Thanks to some peer observation, a number of strengths and weaknesses of these sessions have been further identified, in particular: some of the ‘clicker’ questions were too easy/superficial; and some of the discussions that followed the various clicker questions were too superficial. More work needs to be put into design and delivery of interactive sessions to include a variety of elements in them, including less but ‘deeper’ clicker questions, more effective peer discussion and some “5 minute mini-lectures” to consolidate crucial conceptual points, or to present further related topics/applications.  While some of these changes have been introduced in response to feedback received on the flipped sessions run during 2013-14, more work is needed to further develop more resources and to achieve a cohesive and consistent structure for the unit as a whole, without the apparent disruptive introduction of flipped sessions in between usual traditional ones. Students in fact go through the first half of this unit largely following the traditional lecturing style and come to flipping only in parts of the second half. Sometimes negative feelings and impressions associated with flipping but really caused by structural/organisational and presentation problems can lead to students’ decisions not to engage with the activities proposed, or simply to a dislike for those activities. Further thought needs to be given to try and engage those who appear, from the beginning, unwilling to actively interact.

Impact

If one assumes the final mark each student gets on a unit to be positively correlated to the depth of learning (in other words if one considers the final overall mark – for the unit considered here made up of 20% coursework and 80% exam – as a measure of student learning), then monitoring average marks for the unit before and after changes in the learning & teaching methods introduced should provide evidence in favour or against the new developments. The figure below shows the average marks for the unit Introduction to Quantum Physics over the five academic years from 2010-11 to 2014-15. In order to make this number more meaningful, it is here plotted together with the overall average mark a student cohort got at the end of their first year, and together with the average UCAS entry tariff for Bath Physics (scaled by the average Oxbridge UCAS entry tariff for 2014). The following summarises the changes introduced in each year.

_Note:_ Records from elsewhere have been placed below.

## config.mk

```make
export PLATFORM = sky130hd
export DESIGN_NAME = svdc_top
export DESIGN_NICKNAME = d
export VERILOG_FILES = /design/src/rtl/svdc_pkg.sv /design/src/rtl/svdc_sync.sv /design/src/rtl/svdc_timer.sv /design/src/rtl/svdc_top.sv
export SDC_FILE = /design/constraint.sdc
export NUM_CORES = 1
export LEC_CHECK = 0
export BUFFER_PORTS_ARGS = -buffer_cell sky130_fd_sc_hd__buf_2
export CAP_MARGIN = 10
export CORE_MARGIN = 2
export CORE_UTILIZATION = 43
export DETAILED_ROUTE_END_ITERATION = 12
export PLACE_DENSITY = 0.66
export SYNTH_ARGS = -nofsm -noshare
export SYNTH_HDL_FRONTEND = slang
export SYNTH_HIERARCHICAL = 1
export SYNTH_SLANG_ARGS = --single-unit
```

## constraint.sdc

```tcl
create_clock -name clk_in -period 3.3 [get_ports clk_in]
set_input_delay 0.66 -clock clk_in [delete_from_list [all_inputs] [get_ports clk_in]]
set_output_delay 0.66 -clock clk_in [all_outputs]
set_load 0.005 [all_outputs]
```
File: config.mk
export PLATFORM = sky130hd
export DESIGN_NAME = clma_top
export DESIGN_NICKNAME = d
export VERILOG_FILES = /design/src/logic/clma_pkg.sv /design/src/logic/clma_top.sv /design/src/logic/clma_word_mem.sv /design/src/logic/clma_plru.sv
export SDC_FILE = /design/constraint.sdc
export NUM_CORES = 2
export LEC_CHECK = 0
export BUFFER_PORTS_ARGS = -buffer_cell sky130_fd_sc_hd__buf_2
export CORE_ASPECT_RATIO = 0.9
export CORE_UTILIZATION = 45
export CTS_BUF_LIST = sky130_fd_sc_hd__clkbuf_16
export DETAILED_ROUTE_END_ITERATION = 6
export MAX_ROUTING_LAYER = met4
export PLACE_DENSITY = 0.67
export SLEW_MARGIN = 25
export SYNTH_ARGS = -nofsm -noshare
export SYNTH_HDL_FRONTEND = slang
export SYNTH_SLANG_ARGS = --single-unit
File: constraint.sdc
create_clock -name mclk -period 15.1 [get_ports mclk]
set_input_delay 2.265 -clock mclk [delete_from_list [all_inputs] [get_ports mclk]]
set_output_delay 2.265 -clock mclk [all_outputs]
set_load 0.005 [all_outputs]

  • 2010-11: no interactive sessions, no flipping, no coursework
  • 2011-12: no interactive sessions, no flipping, coursework - short writing task
  • 2012-13: interactive sessions, one lecture flipped, coursework - short writing task<
  • 2013-14: interactive sessions merged with five flipped lectures, coursework - short writing task
  • 2014-15: interactive sessions merged with six flipped lectures, coursework - short writing task

quant flip graph

 

The ‘quality’ of students entering our Physics and Maths & Physics degrees – as measured by their average UCAS entry tariff – has been going up every year, and so have the Year 1 average mark and the Introduction to Quantum Physics mark up to 2012. From 2012 to 2013 the Year 1 average has remained flat (the 2014-15 Year 1 average is not yet available), while the Introduction to Quantum Physics mark has dropped slightly for two consecutive years. While these recent changes are not dramatic and within the error bars of the data points, it seems clear that the introduction of flipping as it was done has not produced any marked improvements in the unit’s average student grade. One could even argue they may have worsened the final mark somewhat. One should also consider several other variables that do play a role in determining these data, making any conclusions only speculative at this stage. What clearly emerges from the feedback received and the data is the need to construct a more cohesive unit where flipped and non-flipped elements are integrated better and complement – rather that contrast – each other, and where interactive sessions are designed carefully to focus on in-depth, conceptual aspects of the material being considered and moderated with attention to detail and flexibility. Published work reporting on student improved performance thanks to flipping always flipped entire courses and not just small parts of them in a time-wise uneven fashion; this point may well be important.